Dataset records ->

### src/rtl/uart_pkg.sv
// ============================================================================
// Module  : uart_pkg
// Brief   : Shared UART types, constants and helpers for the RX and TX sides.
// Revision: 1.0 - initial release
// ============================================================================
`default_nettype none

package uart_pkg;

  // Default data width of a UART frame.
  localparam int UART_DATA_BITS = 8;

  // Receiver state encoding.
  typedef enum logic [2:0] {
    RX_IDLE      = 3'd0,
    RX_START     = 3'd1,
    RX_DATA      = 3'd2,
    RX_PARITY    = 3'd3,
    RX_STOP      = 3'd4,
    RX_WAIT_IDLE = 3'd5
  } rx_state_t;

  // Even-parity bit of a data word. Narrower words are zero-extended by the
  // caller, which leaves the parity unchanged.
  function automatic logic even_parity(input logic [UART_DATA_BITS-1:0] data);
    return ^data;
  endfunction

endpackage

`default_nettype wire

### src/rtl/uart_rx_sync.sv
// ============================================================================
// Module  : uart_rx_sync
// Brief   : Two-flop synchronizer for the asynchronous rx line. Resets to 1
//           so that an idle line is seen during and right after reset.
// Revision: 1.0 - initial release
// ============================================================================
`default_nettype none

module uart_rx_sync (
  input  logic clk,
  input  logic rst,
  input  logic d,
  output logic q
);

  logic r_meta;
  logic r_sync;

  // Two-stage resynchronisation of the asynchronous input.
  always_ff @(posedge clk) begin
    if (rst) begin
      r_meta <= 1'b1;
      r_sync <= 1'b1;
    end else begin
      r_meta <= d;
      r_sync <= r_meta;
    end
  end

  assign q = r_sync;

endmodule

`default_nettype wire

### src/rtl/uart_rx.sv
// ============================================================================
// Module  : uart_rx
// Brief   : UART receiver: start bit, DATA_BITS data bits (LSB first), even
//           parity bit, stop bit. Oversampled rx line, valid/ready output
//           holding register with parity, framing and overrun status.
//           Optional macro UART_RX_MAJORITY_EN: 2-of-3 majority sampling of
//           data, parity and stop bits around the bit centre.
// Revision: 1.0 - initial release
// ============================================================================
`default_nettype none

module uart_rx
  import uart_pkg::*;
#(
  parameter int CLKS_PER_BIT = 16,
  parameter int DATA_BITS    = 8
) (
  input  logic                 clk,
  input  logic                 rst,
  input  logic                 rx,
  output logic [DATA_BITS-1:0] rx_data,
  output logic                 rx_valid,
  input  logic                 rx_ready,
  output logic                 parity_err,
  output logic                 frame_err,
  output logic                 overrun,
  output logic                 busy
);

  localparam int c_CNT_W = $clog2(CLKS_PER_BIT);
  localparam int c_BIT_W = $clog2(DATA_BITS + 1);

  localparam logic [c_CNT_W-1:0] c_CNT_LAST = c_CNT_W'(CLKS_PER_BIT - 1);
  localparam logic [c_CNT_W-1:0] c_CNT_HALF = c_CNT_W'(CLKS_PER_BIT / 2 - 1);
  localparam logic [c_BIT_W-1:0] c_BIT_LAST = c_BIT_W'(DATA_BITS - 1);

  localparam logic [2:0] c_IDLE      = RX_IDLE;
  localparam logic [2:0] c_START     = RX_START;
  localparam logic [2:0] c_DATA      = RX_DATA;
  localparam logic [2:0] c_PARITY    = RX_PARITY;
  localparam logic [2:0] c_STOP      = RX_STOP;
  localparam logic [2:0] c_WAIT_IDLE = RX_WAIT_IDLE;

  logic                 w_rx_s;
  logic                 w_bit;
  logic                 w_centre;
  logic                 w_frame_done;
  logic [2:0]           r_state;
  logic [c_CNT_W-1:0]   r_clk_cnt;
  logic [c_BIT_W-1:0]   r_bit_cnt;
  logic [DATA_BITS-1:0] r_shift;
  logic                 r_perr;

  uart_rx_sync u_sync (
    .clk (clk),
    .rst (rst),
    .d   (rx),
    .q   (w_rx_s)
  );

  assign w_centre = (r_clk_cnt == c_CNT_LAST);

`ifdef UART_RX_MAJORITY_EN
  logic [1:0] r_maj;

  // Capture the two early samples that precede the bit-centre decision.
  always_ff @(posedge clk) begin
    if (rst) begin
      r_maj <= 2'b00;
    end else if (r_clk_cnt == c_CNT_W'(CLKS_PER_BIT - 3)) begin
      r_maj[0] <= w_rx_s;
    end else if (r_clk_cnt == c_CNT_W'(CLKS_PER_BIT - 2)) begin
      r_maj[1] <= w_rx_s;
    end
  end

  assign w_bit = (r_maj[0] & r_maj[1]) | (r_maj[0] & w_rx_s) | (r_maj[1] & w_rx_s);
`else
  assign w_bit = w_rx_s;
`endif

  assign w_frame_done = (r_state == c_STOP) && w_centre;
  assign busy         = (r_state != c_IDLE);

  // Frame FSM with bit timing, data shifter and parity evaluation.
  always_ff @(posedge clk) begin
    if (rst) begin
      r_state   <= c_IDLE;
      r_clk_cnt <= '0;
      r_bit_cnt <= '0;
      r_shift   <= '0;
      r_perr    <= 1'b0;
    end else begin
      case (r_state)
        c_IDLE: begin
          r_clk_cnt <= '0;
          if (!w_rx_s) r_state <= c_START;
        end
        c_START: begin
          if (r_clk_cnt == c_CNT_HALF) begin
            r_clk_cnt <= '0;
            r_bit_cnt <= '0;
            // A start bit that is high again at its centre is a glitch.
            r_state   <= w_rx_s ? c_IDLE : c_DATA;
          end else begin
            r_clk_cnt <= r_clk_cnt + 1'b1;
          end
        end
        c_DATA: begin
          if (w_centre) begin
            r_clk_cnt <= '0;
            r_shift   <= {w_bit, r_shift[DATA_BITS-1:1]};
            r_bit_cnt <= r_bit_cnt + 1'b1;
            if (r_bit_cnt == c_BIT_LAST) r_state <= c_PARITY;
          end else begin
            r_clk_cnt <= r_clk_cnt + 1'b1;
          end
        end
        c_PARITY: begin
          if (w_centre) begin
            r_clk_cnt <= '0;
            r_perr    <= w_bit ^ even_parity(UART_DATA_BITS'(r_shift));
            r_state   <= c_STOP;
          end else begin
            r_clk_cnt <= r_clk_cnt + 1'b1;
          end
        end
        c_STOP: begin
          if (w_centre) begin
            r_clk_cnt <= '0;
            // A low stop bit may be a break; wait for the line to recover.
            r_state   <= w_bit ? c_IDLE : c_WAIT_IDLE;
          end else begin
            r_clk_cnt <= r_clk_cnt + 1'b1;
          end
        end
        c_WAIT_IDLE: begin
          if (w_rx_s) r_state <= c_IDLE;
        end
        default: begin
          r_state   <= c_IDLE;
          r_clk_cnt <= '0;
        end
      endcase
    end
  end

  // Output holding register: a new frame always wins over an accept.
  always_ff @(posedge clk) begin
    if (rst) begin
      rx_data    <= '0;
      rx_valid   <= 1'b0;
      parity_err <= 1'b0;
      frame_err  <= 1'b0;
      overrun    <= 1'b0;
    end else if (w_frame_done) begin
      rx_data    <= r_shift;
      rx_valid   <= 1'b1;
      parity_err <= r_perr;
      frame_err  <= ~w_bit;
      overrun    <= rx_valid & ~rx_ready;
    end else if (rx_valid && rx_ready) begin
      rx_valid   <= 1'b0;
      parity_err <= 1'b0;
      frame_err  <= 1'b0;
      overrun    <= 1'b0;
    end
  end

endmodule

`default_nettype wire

Task requirements -> Reprint every entry exactly.

Reply ->
### src/rtl/uart_pkg.sv
// ============================================================================
// Module  : uart_pkg
// Brief   : Shared UART types, constants and helpers for the RX and TX sides.
// Revision: 1.0 - initial release
// ============================================================================
`default_nettype none

package uart_pkg;

  // Default data width of a UART frame.
  localparam int UART_DATA_BITS = 8;

  // Receiver state encoding.
  typedef enum logic [2:0] {
    RX_IDLE      = 3'd0,
    RX_START     = 3'd1,
    RX_DATA      = 3'd2,
    RX_PARITY    = 3'd3,
    RX_STOP      = 3'd4,
    RX_WAIT_IDLE = 3'd5
  } rx_state_t;

  // Even-parity bit of a data word. Narrower words are zero-extended by the
  // caller, which leaves the parity unchanged.
  function automatic logic even_parity(input logic [UART_DATA_BITS-1:0] data);
    return ^data;
  endfunction

endpackage

`default_nettype wire

### src/rtl/uart_rx_sync.sv
// ============================================================================
// Module  : uart_rx_sync
// Brief   : Two-flop synchronizer for the asynchronous rx line. Resets to 1
//           so that an idle line is seen during and right after reset.
// Revision: 1.0 - initial release
// ============================================================================
`default_nettype none

module uart_rx_sync (
  input  logic clk,
  input  logic rst,
  input  logic d,
  output logic q
);

  logic r_meta;
  logic r_sync;

  // Two-stage resynchronisation of the asynchronous input.
  always_ff @(posedge clk) begin
    if (rst) begin
      r_meta <= 1'b1;
      r_sync <= 1'b1;
    end else begin
      r_meta <= d;
      r_sync <= r_meta;
    end
  end

  assign q = r_sync;

endmodule

`default_nettype wire

### src/rtl/uart_rx.sv
// ============================================================================
// Module  : uart_rx
// Brief   : UART receiver: start bit, DATA_BITS data bits (LSB first), even
//           parity bit, stop bit. Oversampled rx line, valid/ready output
//           holding register with parity, framing and overrun status.
//           Optional macro UART_RX_MAJORITY_EN: 2-of-3 majority sampling of
//           data, parity and stop bits around the bit centre.
// Revision: 1.0 - initial release
// ============================================================================
`default_nettype none

module uart_rx
  import uart_pkg::*;
#(
  parameter int CLKS_PER_BIT = 16,
  parameter int DATA_BITS    = 8
) (
  input  logic                 clk,
  input  logic                 rst,
  input  logic                 rx,
  output logic [DATA_BITS-1:0] rx_data,
  output logic                 rx_valid,
  input  logic                 rx_ready,
  output logic                 parity_err,
  output logic                 frame_err,
  output logic                 overrun,
  output logic                 busy
);

  localparam int c_CNT_W = $clog2(CLKS_PER_BIT);
  localparam int c_BIT_W = $clog2(DATA_BITS + 1);

  localparam logic [c_CNT_W-1:0] c_CNT_LAST = c_CNT_W'(CLKS_PER_BIT - 1);
  localparam logic [c_CNT_W-1:0] c_CNT_HALF = c_CNT_W'(CLKS_PER_BIT / 2 - 1);
  localparam logic [c_BIT_W-1:0] c_BIT_LAST = c_BIT_W'(DATA_BITS - 1);

  localparam logic [2:0] c_IDLE      = RX_IDLE;
  localparam logic [2:0] c_START     = RX_START;
  localparam logic [2:0] c_DATA      = RX_DATA;
  localparam logic [2:0] c_PARITY    = RX_PARITY;
  localparam logic [2:0] c_STOP      = RX_STOP;
  localparam logic [2:0] c_WAIT_IDLE = RX_WAIT_IDLE;

  logic                 w_rx_s;
  logic                 w_bit;
  logic                 w_centre;
  logic                 w_frame_done;
  logic [2:0]           r_state;
  logic [c_CNT_W-1:0]   r_clk_cnt;
  logic [c_BIT_W-1:0]   r_bit_cnt;
  logic [DATA_BITS-1:0] r_shift;
  logic                 r_perr;

  uart_rx_sync u_sync (
    .clk (clk),
    .rst (rst),
    .d   (rx),
    .q   (w_rx_s)
  );

  assign w_centre = (r_clk_cnt == c_CNT_LAST);

`ifdef UART_RX_MAJORITY_EN
  logic [1:0] r_maj;

  // Capture the two early samples that precede the bit-centre decision.
  always_ff @(posedge clk) begin
    if (rst) begin
      r_maj <= 2'b00;
    end else if (r_clk_cnt == c_CNT_W'(CLKS_PER_BIT - 3)) begin
      r_maj[0] <= w_rx_s;
    end else if (r_clk_cnt == c_CNT_W'(CLKS_PER_BIT - 2)) begin
      r_maj[1] <= w_rx_s;
    end
  end

  assign w_bit = (r_maj[0] & r_maj[1]) | (r_maj[0] & w_rx_s) | (r_maj[1] & w_rx_s);
`else
  assign w_bit = w_rx_s;
`endif

  assign w_frame_done = (r_state == c_STOP) && w_centre;
  assign busy         = (r_state != c_IDLE);

  // Frame FSM with bit timing, data shifter and parity evaluation.
  always_ff @(posedge clk) begin
    if (rst) begin
      r_state   <= c_IDLE;
      r_clk_cnt <= '0;
      r_bit_cnt <= '0;
      r_shift   <= '0;
      r_perr    <= 1'b0;
    end else begin
      case (r_state)
        c_IDLE: begin
          r_clk_cnt <= '0;
          if (!w_rx_s) r_state <= c_START;
        end
        c_START: begin
          if (r_clk_cnt == c_CNT_HALF) begin
            r_clk_cnt <= '0;
            r_bit_cnt <= '0;
            // A start bit that is high again at its centre is a glitch.
            r_state   <= w_rx_s ? c_IDLE : c_DATA;
          end else begin
            r_clk_cnt <= r_clk_cnt + 1'b1;
          end
        end
        c_DATA: begin
          if (w_centre) begin
            r_clk_cnt <= '0;
            r_shift   <= {w_bit, r_shift[DATA_BITS-1:1]};
            r_bit_cnt <= r_bit_cnt + 1'b1;
            if (r_bit_cnt == c_BIT_LAST) r_state <= c_PARITY;
          end else begin
            r_clk_cnt <= r_clk_cnt + 1'b1;
          end
        end
        c_PARITY: begin
          if (w_centre) begin
            r_clk_cnt <= '0;
            r_perr    <= w_bit ^ even_parity(UART_DATA_BITS'(r_shift));
            r_state   <= c_STOP;
          end else begin
            r_clk_cnt <= r_clk_cnt + 1'b1;
          end
        end
        c_STOP: begin
          if (w_centre) begin
            r_clk_cnt <= '0;
            // A low stop bit may be a break; wait for the line to recover.
            r_state   <= w_bit ? c_IDLE : c_WAIT_IDLE;
          end else begin
            r_clk_cnt <= r_clk_cnt + 1'b1;
          end
        end
        c_WAIT_IDLE: begin
          if (w_rx_s) r_state <= c_IDLE;
        end
        default: begin
          r_state   <= c_IDLE;
          r_clk_cnt <= '0;
        end
      endcase
    end
  end

  // Output holding register: a new frame always wins over an accept.
  always_ff @(posedge clk) begin
    if (rst) begin
      rx_data    <= '0;
      rx_valid   <= 1'b0;
      parity_err <= 1'b0;
      frame_err  <= 1'b0;
      overrun    <= 1'b0;
    end else if (w_frame_done) begin
      rx_data    <= r_shift;
      rx_valid   <= 1'b1;
      parity_err <= r_perr;
      frame_err  <= ~w_bit;
      overrun    <= rx_valid & ~rx_ready;
    end else if (rx_valid && rx_ready) begin
      rx_valid   <= 1'b0;
      parity_err <= 1'b0;
      frame_err  <= 1'b0;
      overrun    <= 1'b0;
    end
  end

endmodule

`default_nettype wire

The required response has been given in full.